UPDATED 21:44 EDT / AUGUST 31 2017

APPS

The number of ‘citizen developers’ is exploding as DevOps teams struggle to keep pace

Overwhelmed information technology and operations teams are increasingly being assisted by colleagues with virtually no training or experience in programming, according to a new report.

The rise of these so-called “citizen developers” is expected to accelerate further over the next two years, and will have a serious impact on enterprises’ application development efforts, 451 Research Inc. said in its report, “Custom Apps: The Engine for Digital Transformation,” which was sponsored by Apple Inc.’s custom-apps subsidiary FileMaker.

The report, which addresses the rise of custom applications in the enterprise, found that 82 percent of organizations surveyed say that citizen developers are becoming increasingly important to their operations. This prompted 451 Research to declare, “Data is the fuel for this explosion in customization, while intelligence is the oxygen and decentralized work flow creation is the spark.”

Another key finding is that almost 60 percent of custom apps – defined as applications which are designed and built by a business to cater to its specific requirements – are being built outside of IT departments.

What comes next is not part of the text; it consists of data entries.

This is an optimization exercise on Yosys and OpenROAD, whose aim is small area, a short achievable clock period and few clock cycles, not a production implementation.
At most, simulation tests tie the RTL to the original design; equivalence was not proved.
Only the layout flow was run in runs 3 and 4; the RTL was not checked for function there.
Power and IR drop assume default switching activity.

==> design.v <==
module c2mux_addr_enc (
    input  wire        clk,
    input  wire        rst,
    input  wire        start,
    input  wire [63:0] id,
    input  wire [3:0]  idlen,
    input  wire [7:0]  subid,
    input  wire        mcast,
    output reg         busy,
    output reg         done,
    output wire [47:0] addr,
    output wire        addr_valid,
    output wire [2:0]  cfgerr
);
    function [5:0] info;
        input [7:0] c;
        input       pad;
        begin
            info = pad ? 6'b111011 : {c[6], c[4:0]};
        end
    endfunction
    function [5:0] conv;
        input [5:0] h;
        begin
            conv = h[5] ? ({1'b0, h[4:0]} + 6'd9) : {2'b00, h[3:0]};
        end
    endfunction
    function valid_char;
        input [7:0] c;
        begin
            valid_char = (c[7:4] == 4'h3 && c[3:0] <= 4'd9) ||
                         (c[7:6] == 2'b01 && c[4:0] != 5'd0 && c[4:0] <= 5'd26);
        end
    endfunction
    reg [1:0] chk;
    reg       bad;
    integer   k;
    always @(*) begin
        bad = 1'b0;
        for (k = 0; k < 8; k = k + 1)
            if (k < idlen && !valid_char(id[8*k +: 8]))
                bad = 1'b1;
        if (subid[7:4] != 4'd0)
            chk = 2'd1;
        else if (idlen > 4'd8)
            chk = 2'd3;
        else if (bad)
            chk = 2'd2;
        else
            chk = 2'd0;
    end
    reg [5:0] ring [0:6];
    reg [5:0] c;
    reg [2:0] kc;           
    reg [2:0] pc;           
    reg [3:0] sub_r;
    reg       mc_r;
    reg [1:0] err_r;
    reg       ok_r;
    wire [5:0]  h    = ring[0];
    wire [8:0]  h5   = {3'd0, h} + {1'd0, h, 2'd0};
    wire [11:0] a37  = {h, 5'd0} + {3'd0, h5};
    wire [6:0]  tl   = {1'b0, a37[5:0]} + {1'b0, c};
    wire [11:0] t    = {a37[11:6] + {5'd0, tl[6]}, tl[5:0]};
    wire        md_a = kc < pc;
    wire        md_b = kc == pc;
    wire [5:0]  out  = md_a ? t[5:0] : (md_b ? c : h);
    wire        fin  = kc == 3'd6 && pc == 3'd7;
    integer j;
    always @(posedge clk) begin
        for (j = 0; j < 6; j = j + 1)
            ring[j] <= busy ? ring[j+1] : info(id[8*(6-j) +: 8], (6 - j) >= idlen);
        ring[6] <= busy ? out : info(id[7:0], idlen == 4'd0);
        if (!busy)
            c <= conv(info(id[63:56], idlen < 4'd8));
        else if (md_a)
            c <= t[11:6];
        else if (md_b)
            c <= conv(h);
        kc <= (!busy || kc == 3'd6) ? 3'd0 : kc + 3'd1;
        if (!busy)
            pc <= 3'd0;
        else if (kc == 3'd6)
            pc <= pc + 3'd1;
        if (!busy) begin
            sub_r <= subid[3:0];
            mc_r  <= mcast;
            err_r <= chk;
            ok_r  <= chk == 2'd0;
        end
        if (rst) begin
            busy <= 1'b0;
            done <= 1'b0;
        end else begin
            done <= busy && fin;
            busy <= busy ? !fin : start;
        end
    end
    assign addr = {ring[6][5:4], sub_r, 1'b1, mc_r, ring[6][3:0], ring[5],
                   ring[4], ring[3], ring[2], ring[1], ring[0]};
    assign addr_valid = ok_r;
    assign cfgerr     = {1'b0, err_r};
endmodule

Of those applications, 30 percent were said to have been built by employees with no formal training in programming.

451 Research said the rise of citizen developers is partly thanks to DevOps teams — those that combine IT and operations staff — getting overwhelmed by increasing workloads. DevOps teams are struggling to keep up with the shorter development and deployment cycles of distributed enterprise apps. In addition, DevOps teams are unable to come to grips with the growing number of workflows and business processes that encompass everything from human resources to product development.

The researcher concluded that these problems leave many enterprises at risk of stalling in their digitization efforts. Just over half of the companies surveyed have deployed fewer than 10 custom applications, for example.

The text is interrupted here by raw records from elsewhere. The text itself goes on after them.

Source: an optimization exercise on an open RTL-to-GDS flow (aim: small area). Production flows keep margins and buffers that such runs may drop. Function was checked by simulation only, so behaviour that the tests miss may differ from the original. No activity file was given, so power comes from the tool's default toggle rates.

==> design/flow/constraint.sdc <==
create_clock -name core_clock -period 18.0 [get_ports {clk}]
set_input_delay 3.6000 -clock core_clock [delete_from_list [all_inputs] [get_ports {clk}]]
set_output_delay 3.6000 -clock core_clock [all_outputs]
set_load 0.01 [all_outputs]
==> design/flow/run.sh <==
#!/bin/bash
# synth_recipe.tcl (not shown) runs the flow's synth.tcl, then flattens the netlist and writes it again
# the make line also repeats each setting of config.mk as NAME=value (left out here)
make -C /OpenROAD-flow-scripts/flow DESIGN_CONFIG=/design/flow/config.mk WORK_HOME=/design/flow/orfs CLKGATE_MAP_FILE= SYNTH_SCRIPT=/design/flow/synth_recipe.tcl finish
==> design/flow/design.v <==
module fm_divider #(
    parameter NW = 24,           
    parameter DW = 16            
) (
    input  wire          clk,
    input  wire          rst_n,
    input  wire          start,
    input  wire [NW-1:0] num,
    input  wire [DW-1:0] den,
    output reg  [NW-1:0] quo,
    output reg           done
);
    localparam CW = $clog2(NW + 1);
    reg  [DW-1:0] rem;
    reg  [DW-1:0] den_r;
    reg  [CW-1:0] cnt;
    reg           busy;
    wire [DW:0]   trial = {rem, quo[NW-1]};
    wire          fits  = trial >= {1'b0, den_r};
    wire [DW:0]   diff  = trial - {1'b0, den_r};
    always @(posedge clk) begin
        if (!rst_n) begin
            rem   <= {DW{1'b0}};
            den_r <= {DW{1'b0}};
            quo   <= {NW{1'b0}};
            cnt   <= {CW{1'b0}};
            busy  <= 1'b0;
            done  <= 1'b0;
        end else begin
            done <= 1'b0;
            if (start) begin
                rem   <= {DW{1'b0}};
                den_r <= den;
                quo   <= num;
                cnt   <= NW[CW-1:0];
                busy  <= 1'b1;
            end else if (busy) begin
                rem <= fits ? diff[DW-1:0] : trial[DW-1:0];
                quo <= {quo[NW-2:0], fits};
                cnt <= cnt - 1'b1;
                if (cnt == 1) begin
                    busy <= 1'b0;
                    done <= 1'b1;
                end
            end
        end
    end
endmodule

“Custom apps have often been pigeonholed as being only for mission-critical or niche processes for which there isn’t an off-the-shelf alternative, or for when companies don’t have the budget to pay for one,” the report said.

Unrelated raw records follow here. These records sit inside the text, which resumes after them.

What follows belongs to an exercise in optimizing a design on an open flow for small area, a short achievable clock period and few clock cycles; a production flow would make more cautious choices.
At most, simulation tests tie the RTL to the original design; equivalence was not proved.
Only the layout flow was run in runs 1 and 2; the RTL was not checked for function there.
Power figures rest on the tool's default switching activity, not on a simulated workload.

`flow/config.mk`:
```
export PLATFORM = sky130hd
export DESIGN_NAME = palert_dec
export DESIGN_NICKNAME = palert_dec
export VERILOG_FILES = /design/flow/design.v
export SDC_FILE = /design/flow/constraint.sdc
export NUM_CORES = 4
export LEC_CHECK = 0
export CAP_MARGIN = 40
export CORE_MARGIN = 2
export CORE_UTILIZATION = 40
export SLEW_MARGIN = 20
```
`flow/constraint.sdc`:
```
create_clock -name core_clock -period 12.0 [get_ports {clk}]
set_input_delay 2.4000 -clock core_clock [delete_from_list [all_inputs] [get_ports {clk}]]
set_output_delay 2.4000 -clock core_clock [all_outputs]
set_load 0.01 [all_outputs]
```
`flow/design.v`:
```
module palert_dec (
    input             clk,
    input             rst,           
    input      [15:0] cfg_poly,      
    input      [15:0] cfg_init,      
    input      [31:0] cfg_sync,      
    input      [5:0]  cfg_crc_off,   
    input             cfg_tbo,       
    input             req_valid,
    output            req_ready,
    input             req_write,
    input             req_pkt,       
    input      [6:0]  req_addr,
    input      [31:0] req_wdata,
    output reg        rsp_valid,
    output reg [31:0] rsp_data
);
    localparam [2:0] R_CMD = 3'd0, R_STATUS = 3'd1, R_CFG = 3'd2, R_OFF = 3'd3,
                     R_LEN = 3'd4, R_PLEN = 3'd5, R_VAL = 3'd6, R_CRC = 3'd7;
    localparam [2:0] RC_OK = 3'd0, RC_CORRUPT = 3'd1, RC_INVALID = 3'd2,
                     RC_UNKSEL = 3'd3, RC_ILLEGAL = 3'd4;
    localparam [1:0] M_CRC = 2'd0, M_M4C = 2'd1, M_TBL = 2'd2, M_SYNC = 2'd3;
    reg [7:0]  ln0 [0:31];    
    reg [7:0]  ln1 [0:31];    
    reg [7:0]  ln2 [0:31];    
    reg [7:0]  ln3 [0:31];    
    reg [15:0] off_r;
    reg [16:0] len_r;
    reg [16:0] plen_r;
    reg [31:0] val_r;
    reg [15:0] crc_r;         
    reg        tv, match, es;
    reg [2:0]  rc;
    reg        f_inb1, f_inb2, f_inb4, f_inb64, f_crcrun, f_crcbad, f_offbig;
    reg        rdy;
    reg        rq_v, rq_wr, rq_pkt;
    reg [6:0]  rq_addr;
    reg [31:0] rq_wd;
    reg        rq_wofs, rq_wlen, rq_wplen, rq_wval, rq_wcmd;   
    assign req_ready = rdy;
    reg        busy;
    reg [1:0]  mode;
    reg        fin;           
    reg [6:0]  cnt;           
    reg [7:0]  vb;            
    reg [6:0]  fldp;          
    reg [15:0] tb [0:7];      
    reg [2:0]  wu_cnt;        
    reg        wu_done;
    reg [1:0]  ps;
    reg [4:0]  lw0, lw1, lw2, lw3;
    wire [7:0] l0 = ln0[lw0];
    wire [7:0] l1 = ln1[lw1];
    wire [7:0] l2 = ln2[lw2];
    wire [7:0] l3 = ln3[lw3];
    function [7:0] lane(input [1:0] k, input [7:0] a0, input [7:0] a1,
                        input [7:0] a2, input [7:0] a3);
        case (k)
            2'd0:    lane = a0;
            2'd1:    lane = a1;
            2'd2:    lane = a2;
            default: lane = a3;
        endcase
    endfunction
    wire [7:0] b0 = lane(ps,        l0, l1, l2, l3);
    wire [7:0] b1 = lane(ps + 2'd1, l0, l1, l2, l3);
    wire [7:0]  cd = crc_r[7:0] ^ vb;
    reg  [15:0] tx;
    integer j;
    always @(*) begin
        tx = 16'd0;
        for (j = 0; j < 8; j = j + 1)
            if (cd[j]) tx = tx ^ tb[j];
    end
    wire [15:0] step_out = {8'd0, crc_r[15:8]} ^ tx;
    wire        x_go   = rq_v && !busy && (wu_done || rq_pkt);
    wire        x_cmd  = x_go && rq_wcmd;
    wire [7:0]  w_opc  = rq_wd[7:0];
    wire [1:0]  w_ord  = rq_wd[9:8];
    wire [3:0]  w_sel  = rq_wd[15:12];
    wire        w_rsvd = (rq_wd[31:16] != 16'd0) || (rq_wd[11:10] != 2'd0);
    wire        fmt_n_ok = !w_rsvd && (w_ord == 2'd0) && (w_sel == 4'd0);
    wire        fmt_o_ok = !w_rsvd && (w_ord != 2'd3) && (w_sel == 4'd0);
    wire        fmt_s_ok = !w_rsvd && (w_ord == 2'd0);
    reg         d_legal;
    always @(*) begin
        case (w_opc)
            8'h01, 8'h02, 8'h03, 8'h04, 8'h05, 8'h10,
            8'h20, 8'h21, 8'h22, 8'h23, 8'h24, 8'h30, 8'h31: d_legal = fmt_n_ok;
            8'h11, 8'h12, 8'h13:                             d_legal = fmt_o_ok;
            8'h14, 8'h15:                                    d_legal = fmt_s_ok;
            default:                                         d_legal = 1'b0;
        endcase
    end
    reg x_start;
    always @(*) begin
        x_start = 1'b0;
        if (x_cmd && d_legal)
            case (w_opc)
                8'h02:        x_start = f_crcrun;
                8'h04:        x_start = !f_offbig;
                8'h30, 8'h31: x_start = f_inb64;
                default:      x_start = 1'b0;
            endcase
    end
    wire eng_done = (mode == M_TBL) || fin || (mode == M_CRC && cnt == 7'd0);
    wire busy_n   = busy ? !eng_done : x_start;
    wire       rq_v_n    = rdy ? req_valid : (rq_v && !x_go);
    wire       rq_pkt_n  = rdy ? req_pkt   : rq_pkt;
    wire [6:0] rq_addr_n = rdy ? req_addr  : rq_addr;
    wire       wu_done_n = wu_done || (wu_cnt == 3'd7);
    wire        wr_off  = x_go && rq_wofs;
    wire        wr_len  = x_go && rq_wlen;
    wire        wr_plen = x_go && rq_wplen;
    wire [15:0] off_n   = wr_off  ? rq_wd[15:0] : off_r;
    wire [16:0] len_n   = wr_len  ? rq_wd[16:0] : len_r;
    wire [16:0] plen_n  = wr_plen ? rq_wd[16:0] : plen_r;
    wire        pl_ok   = (plen_n <= 17'd128) && (off_n[15:8] == 8'd0);
    wire [8:0]  room    = {1'b0, plen_n[7:0]} - {1'b0, off_n[7:0]};   
    wire        room_ok = pl_ok && !room[8];
    wire        inbl_n  = room_ok && (len_n[16:8] == 9'd0) && (room[7:0] >= len_n[7:0]);
    wire        is_sync = w_opc[4] && !w_opc[0];   
    reg  [6:0]  na;
    always @(*) begin
        if (busy_n) begin
            if (!busy)
                na = is_sync ? off_r[6:0] + 7'd60 : off_r[6:0] + 7'd1;
            else if (mode == M_M4C && cnt == 7'd1)
                na = fldp;
            else
                na = {lw3, ps} + 7'd1;
        end else if (rq_pkt_n)
            na = rq_addr_n;
        else
            na = off_n[6:0];
    end
    wire [4:0] na_w1 = na[6:2] + 5'd1;
    reg [31:0] reg_rdata;
    always @(*) begin
        reg_rdata = 32'd0;
        if (rq_addr[6:3] == 4'd0) begin
            case (rq_addr[2:0])
                R_STATUS: reg_rdata = {25'd0, rc, 1'b0, es, match, tv};
                R_CFG:    reg_rdata = {31'd0, cfg_tbo};
                R_OFF:    reg_rdata = {16'd0, off_r};
                R_LEN:    reg_rdata = {15'd0, len_r};
                R_PLEN:   reg_rdata = {15'd0, plen_r};
                R_VAL:    reg_rdata = val_r;
                R_CRC:    reg_rdata = {16'd0, crc_r};
                default:  reg_rdata = 32'd0;
            endcase
        end
    end
    reg [1:0] jp0, jp1, jp2, jp3;
    reg [3:0] zp;         
    reg       sx;         
    reg       dio;        
    always @(*) begin
        jp0 = 2'd0; jp1 = 2'd1; jp2 = 2'd2; jp3 = 2'd3;
        zp  = 4'b1100; sx = 1'b0; dio = 1'b0;
        if (!busy)
            case (w_opc[2:0])
                3'd0: zp = 4'b1110;                                    
                3'd1, 3'd3: begin                                      
                    if (w_ord == 2'd2) begin jp0 = 2'd1; jp1 = 2'd0; end
                    sx = w_opc[1];
                end
                3'd2: begin                                            
                    zp = 4'b0000;
                    if (w_ord == 2'd2) begin jp0 = 2'd3; jp1 = 2'd2; jp2 = 2'd1; jp3 = 2'd0; end
                end
                3'd4: begin                                            
                    zp = 4'b0000;
                    if (w_sel[1]) begin jp0 = 2'd2; jp1 = 2'd3; jp2 = 2'd0; jp3 = 2'd1; end
                    else          begin jp0 = 2'd3; jp1 = 2'd2; jp2 = 2'd1; jp3 = 2'd0; end
                end
                default: begin                                         
                    jp0 = {1'b0, w_sel[3]};
                    dio = 1'b1;
                end
            endcase
    end
    wire [7:0] vb0 = lane(ps + jp0, l0, l1, l2, l3);
    wire [7:0] vb1 = lane(ps + jp1, l0, l1, l2, l3);
    wire [7:0] vb2 = lane(ps + jp2, l0, l1, l2, l3);
    wire [7:0] vb3 = lane(ps + jp3, l0, l1, l2, l3);
    wire       sgn = sx & vb1[7];
    wire [31:0] val_get = dio ? {31'd0, vb0[w_sel[2:0]]} :
                          { zp[3] ? {8{sgn}} : vb3, zp[2] ? {8{sgn}} : vb2,
                            zp[1] ? 8'd0 : vb1,     zp[0] ? 8'd0 : vb0 };
    function [7:0] sbyte(input [1:0] i, input [31:0] s);
        case (i)
            2'd0:    sbyte = s[7:0];
            2'd1:    sbyte = s[15:8];
            2'd2:    sbyte = s[23:16];
            default: sbyte = s[31:24];
        endcase
    endfunction
    wire [3:0] sync_eq = { l3 == sbyte(2'd3 - ps, cfg_sync), l2 == sbyte(2'd2 - ps, cfg_sync),
                           l1 == sbyte(2'd1 - ps, cfg_sync), l0 == sbyte(2'd0 - ps, cfg_sync) };
    wire pkt_we = x_go && rq_pkt && rq_wr;
    always @(posedge clk) begin
        if (pkt_we && rq_addr[1:0] == 2'd0) ln0[rq_addr[6:2]] <= rq_wd[7:0];
        if (pkt_we && rq_addr[1:0] == 2'd1) ln1[rq_addr[6:2]] <= rq_wd[7:0];
        if (pkt_we && rq_addr[1:0] == 2'd2) ln2[rq_addr[6:2]] <= rq_wd[7:0];
        if (pkt_we && rq_addr[1:0] == 2'd3) ln3[rq_addr[6:2]] <= rq_wd[7:0];
    end
    always @(posedge clk) begin
        if (rdy) begin
            rq_wr   <= req_write;
            rq_pkt  <= req_pkt;
            rq_addr <= req_addr;
            rq_wd   <= req_wdata;
            rq_wofs  <= req_write && !req_pkt && req_addr == {4'd0, R_OFF};
            rq_wlen  <= req_write && !req_pkt && req_addr == {4'd0, R_LEN};
            rq_wplen <= req_write && !req_pkt && req_addr == {4'd0, R_PLEN};
            rq_wval  <= req_write && !req_pkt && req_addr == {4'd0, R_VAL};
            rq_wcmd  <= req_write && !req_pkt && req_addr == {4'd0, R_CMD};
        end
    end
    integer k;
    always @(posedge clk) begin
        rsp_data <= rq_pkt ? {24'd0, b0} : reg_rdata;
        ps  <= na[1:0];
        lw0 <= (na[1:0] > 2'd0) ? na_w1 : na[6:2];
        lw1 <= (na[1:0] > 2'd1) ? na_w1 : na[6:2];
        lw2 <= (na[1:0] > 2'd2) ? na_w1 : na[6:2];
        lw3 <= na[6:2];
        f_inb1   <= room_ok && (room[7:0] >= 8'd1);
        f_inb2   <= room_ok && (room[7:0] >= 8'd2);
        f_inb4   <= room_ok && (room[7:0] >= 8'd4);
        f_inb64  <= room_ok && (room[7:0] >= 8'd64);
        f_crcrun <= (len_n != 17'd0) && inbl_n;
        f_crcbad <= (len_n != 17'd0) && !inbl_n;
        f_offbig <= (off_n[15:8] != 8'd0);
        fldp <= off_r[6:0] + {1'b0, cfg_crc_off};
        tb[7] <= cfg_poly;
        for (k = 7; k > 0; k = k - 1)
            tb[k-1] <= tb[k][0] ? ((tb[k] >> 1) ^ tb[7]) : (tb[k] >> 1);
    end
    always @(posedge clk) begin
        if (rst) begin
            off_r     <= 16'd0;
            len_r     <= 17'd0;
            plen_r    <= 17'd0;
            val_r     <= 32'd0;
            crc_r     <= 16'd0;
            tv        <= 1'b0;
            match     <= 1'b0;
            es        <= 1'b0;
            rc        <= RC_OK;
            rdy       <= 1'b1;
            rq_v      <= 1'b0;
            busy      <= 1'b0;
            rsp_valid <= 1'b0;
            wu_cnt    <= 3'd0;
            wu_done   <= 1'b0;
        end else begin
            rq_v      <= rq_v_n;
            busy      <= busy_n;
            rdy       <= !rq_v_n || !(busy_n || (!wu_done_n && !rq_pkt_n));
            rsp_valid <= x_go && !rq_wr;
            wu_cnt    <= wu_cnt + {2'd0, !wu_done};
            wu_done   <= wu_done_n;
            off_r  <= off_n;
            len_r  <= len_n;
            plen_r <= plen_n;
            if (x_go && rq_wval)
                val_r <= rq_wd;
            if (busy) begin
                if (cnt != 7'd0) begin
                    vb  <= b0;
                    cnt <= cnt - 7'd1;
                end
                case (mode)
                    M_CRC:
                        crc_r <= step_out;
                    M_M4C: begin
                        if (!fin) begin
                            crc_r <= step_out;
                            if (cnt == 7'd0) begin
                                val_r <= {16'd0, b1, b0};
                                fin   <= 1'b1;
                            end
                        end else begin
                            match <= (crc_r == val_r[15:0]);
                            rc    <= (crc_r == val_r[15:0]) ? RC_OK : RC_CORRUPT;
                        end
                    end
                    M_TBL:
                        val_r <= {16'd0, tx};
                    default: begin                                
                        if (!fin) begin
                            vb[3:0] <= sync_eq;
                            fin     <= 1'b1;
                        end else begin
                            match <= (vb[3:0] == 4'hF);
                            rc    <= (vb[3:0] == 4'hF) ? RC_OK : RC_CORRUPT;
                        end
                    end
                endcase
            end
            if (x_cmd) begin
                fin <= 1'b0;
                if (!d_legal) begin
                    rc <= RC_ILLEGAL;
                    es <= 1'b1;
                end else begin
                    case (w_opc)
                    8'h01: begin                                   
                        tv <= 1'b1;
                        rc <= RC_OK;
                    end
                    8'h02: begin                                   
                        if (f_crcbad) begin
                            rc <= RC_INVALID;
                            es <= 1'b1;
                        end else begin
                            tv    <= 1'b1;
                            rc    <= RC_OK;
                            crc_r <= cfg_init;
                            mode  <= M_CRC;
                            vb    <= b0;
                            cnt   <= len_r[6:0] - 7'd1;
                        end
                    end
                    8'h03: begin                                   
                        match <= (crc_r == val_r[15:0]);
                        rc    <= (crc_r == val_r[15:0]) ? RC_OK : RC_CORRUPT;
                    end
                    8'h04: begin                                   
                        if (f_offbig) begin
                            rc <= RC_INVALID;
                            es <= 1'b1;
                        end else begin
                            tv   <= 1'b1;
                            rc   <= RC_OK;
                            mode <= M_TBL;
                            vb   <= off_r[7:0] ^ crc_r[7:0];
                            cnt  <= 7'd0;
                        end
                    end
                    8'h05: begin                                   
                        es <= 1'b0;
                        rc <= RC_OK;
                    end
                    8'h10, 8'h11, 8'h12, 8'h13, 8'h14, 8'h15: begin
                        if (w_opc == 8'h14 && w_sel >= 4'd4) begin
                            rc <= RC_UNKSEL;
                            es <= 1'b1;
                        end else if ((w_opc == 8'h10 && !f_inb1) ||
                                     ((w_opc == 8'h11 || w_opc == 8'h13 ||
                                       w_opc == 8'h15) && !f_inb2) ||
                                     ((w_opc == 8'h12 || w_opc == 8'h14) && !f_inb4)) begin
                            rc <= RC_INVALID;
                            es <= 1'b1;
                        end else begin
                            rc    <= RC_OK;
                            val_r <= val_get;
                        end
                    end
                    8'h20: begin                                   
                        val_r <= {val_r[31:16], val_r[7:0], val_r[15:8]};
                        rc    <= RC_OK;
                    end
                    8'h21: begin                                   
                        val_r <= {val_r[7:0], val_r[15:8], val_r[23:16], val_r[31:24]};
                        rc    <= RC_OK;
                    end
                    8'h22: begin                                   
                        val_r <= {val_r[15:0], val_r[31:16]};
                        rc    <= RC_OK;
                    end
                    8'h23: begin                                   
                        val_r <= {val_r[23:16], val_r[31:24], val_r[7:0], val_r[15:8]};
                        rc    <= RC_OK;
                    end
                    8'h24: begin                                   
                        val_r <= {{16{val_r[15]}}, val_r[15:0]};
                        rc    <= RC_OK;
                    end
                    8'h30: begin                                   
                        if (!f_inb64) begin
                            rc <= RC_INVALID;
                            es <= 1'b1;
                        end else begin
                            mode <= M_SYNC;
                            cnt  <= 7'd0;
                        end
                    end
                    default: begin                                 
                        if (!f_inb64) begin
                            rc <= RC_INVALID;
                            es <= 1'b1;
                        end else begin
                            tv    <= 1'b1;
                            crc_r <= cfg_init;
                            mode  <= M_M4C;
                            vb    <= b0;
                            cnt   <= 7'd7;
                        end
                    end
                    endcase
                end
            end
        end
    end
endmodule
```
`flow/flow/run.sh`:
```
#!/bin/bash
# Standard layout; the repair steps aim for more setup slack than the
# 12 ns constraint asks, so that the achieved period shrinks.
set -euo pipefail
export SETUP_SLACK_MARGIN=8.6
bash standard.sh > standard.log 2>&1
```
`flow/standard.sh`:
```
#!/bin/bash
# synth_recipe.tcl (not shown) runs the flow's synth.tcl, then flattens the netlist and writes it again
# the make line also repeats each setting of config.mk as NAME=value (left out here)
make -C /OpenROAD-flow-scripts/flow DESIGN_CONFIG=/design/flow/config.mk WORK_HOME=/design/flow/orfs CLKGATE_MAP_FILE= SYNTH_SCRIPT=/design/flow/synth_recipe.tcl "${@:-finish}"
```
==> run_results.csv, run 1 <==
group,metric,value,unit
synth,yosys_warnings,2,
synth,ys.flop_type,"edfxtp_1",
timing,hold_viol_final,0,
layout,stdcell_area,75600,sq um
worst_hold_path,min_path_type,"flop to flop",
clock_network,numCtsBuffers,151,
pwr,p_per_area,173,nW/um^2
pwr,leakagePower,0.0263,uW
grt,grt_pass1_wl,292000,um
worst_setup_path,worst-setup-path-type,"flop to flop",
synth,synthTopCellsByCount,"1080 x edfxtp_1, 542 x nand2_1, 316 x dfxtp_1",
grt,grt_pass1_vias,40400,
placed_design,dp_hpwl,135000,um
synth,yosys-top-cells-area,"edfxtp_1 52%, dfxtp_1 10%, mux4_2 8.2%, mux2i_1 3.9%, xnor2_1 3.6%",
routing,first_pass_iters,12,
synth,synth_top_cell_area_share,0.521,
worst_setup_path,startpoint_type,"flop",
synth,syn_inst,4619,
clock_network,h-tree-depth,4,
clock_network,clock_sinks,1396,
synth,syn_area,62300,sq um
layout,n_fill_cell,13200,
die,die_height,399,um
timing,clock_skew,0.0365,ns
timing,fin_crit,3.84,ns
synth,synth_nets,4783,
synth,synth.most_common_cell,"edfxtp_1",
timing,rsz0062_at_grt,"true",
timing,finalCritPeriodShare,0.320,
routing,drc,0,
routing,num_vias,42300,
synth,ys_types,97,
worst_setup_path,critPathRequiredTime,12.63,ns
grt,grt_usage,0.254,
timing,slew_headroom,0.400,
routing,drt_wl_total,207000,um
placed_design,dp_cells,6664,
synth,yosys_register_bits,1396,
die,start_util,0.403,
layout,finalNonFillerCells,7174,
die,die_area,159000,sq um
run,maxCapViolations,0,
synth,synth_edf_count,1080,
clock_network,cts_tree,"done",
placed_design,io_buffers,148,
worst_setup_path,critPathArrivalTime,4.47,ns
placed_design,place_congestion,0.986,
placed_design,pre_cts_ws,6.96,ns
routing,wl_per_cell,28.9,um
placed_design,placed_area,66800,sq um
outcome,outcome,"finished clean",
clock_network,cts_root_buf,"clkbuf_16",
grt,antenna_found_initial,4,
synth,async_flop_share,0,
clock_network,cts_buffer_depth,3,
layout,drive_gt1_frac,0.240,
die,core,154000,sq um
synth,syn_area_per_cell,13.5,sq um
timing,max_freq,0.261,GHz
die,row_count,144,
clock_network,clkLatencyLatePin,0.78,ns
worst_setup_path,path_max_fanout,6,
pwr,vdd_drop_max,0.000147,V
worst_setup_path,crit_path_end_kind,"flop",
routing,ant_nets,0,
timing,setup_violations,0,
layout,seq_area,38800,sq um
clock_network,clkTransAtPathRegs,0.06,ns
layout,multi_input_area,23400,sq um
routing,via_per_inst,5.90,
timing,slew_viol_final,0,
die,fp.dieW,399,um
die,ios,149,
routing,drt-initial-drc-count,5552,
timing,setup_slack,8.16,ns
layout,final_nets,5172,
timing,worst_pin_slew,0.893,ns
synth,ys_seq_area_frac,0.622,
grt,grt_max_degree,82,
grt,overflow,0,
layout,area_growth,21.3,%
synth,synth_top_area_cell,"edfxtp_1",
timing,setup_tns,0,ns
timing,hold_slack,0.445,ns
## metrics by stage
stage / util / total power (uW)
finish: 0.489 / 13100
global route: 0.489 / 13400
CTS: 0.479 / 12900
detailed placement: 0.433 / 8160
global placement: 0.428 / 8130
floorplan: - / 7250
## logic make-up after synthesis
family | synth area share
compound gates | 0.0792
flops | 0.622
fa+ha+maj | 0.0101
mux | 0.128
simple gates | 0.0880
xor+xnor | 0.0467
buf+inv | 0.0262
## state kept, by name (all words and copies together), names as in the netlist, 2 cells and up, named ones only
signal and cells:
cnt 7, ln0 256, crc_r 16, lw3 5
ln1 256, fldp 7, rq_wd 32, rq_addr 7
ps 2, plen_r 17, ln2 256, vb 8
len_r 17, tb 128, off_r 16, wu_cnt 3
mode 2, val_r 32, ln3 256, rsp_data 32
rc 3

Besides a shortfall in budgets, custom app development is also being held back by a lack of time: DevOps teams are often simply too busy to cope, the report found. Throw in the fact that a third of enterprises say the management of data growth is their biggest IT priority, and 451 Research claims that we’re likely to see significant growth in “decentralized citizen development.”

Citizen developers are also being helped by a growing tool chest available to them that greatly simplifies application development. “As technologies become more intuitive, flexible and intelligent companies are rethinking collaboration, business processes and strategy,” the analyst firm said.

For providers such as FileMaker, which could clearly capitalize on the survey’s findings, the challenge will be to convince organizations with tight IT budgets of the advantages they can gain from custom apps and a more streamlined workflow.

One part of that challenge will involve allaying fears over security and governance issues. The researcher notes that one of the biggest hurdles to overcome is “decentralizing application creation while ensuring there is a companywide governance framework to maintain consistency in security and controls.”

If organizations cannot overcome this challenge, we could see a repeat of the problem of “shadow IT,” or applications that are installed without the support of the IT department, that causes issues with software incompatibility and security.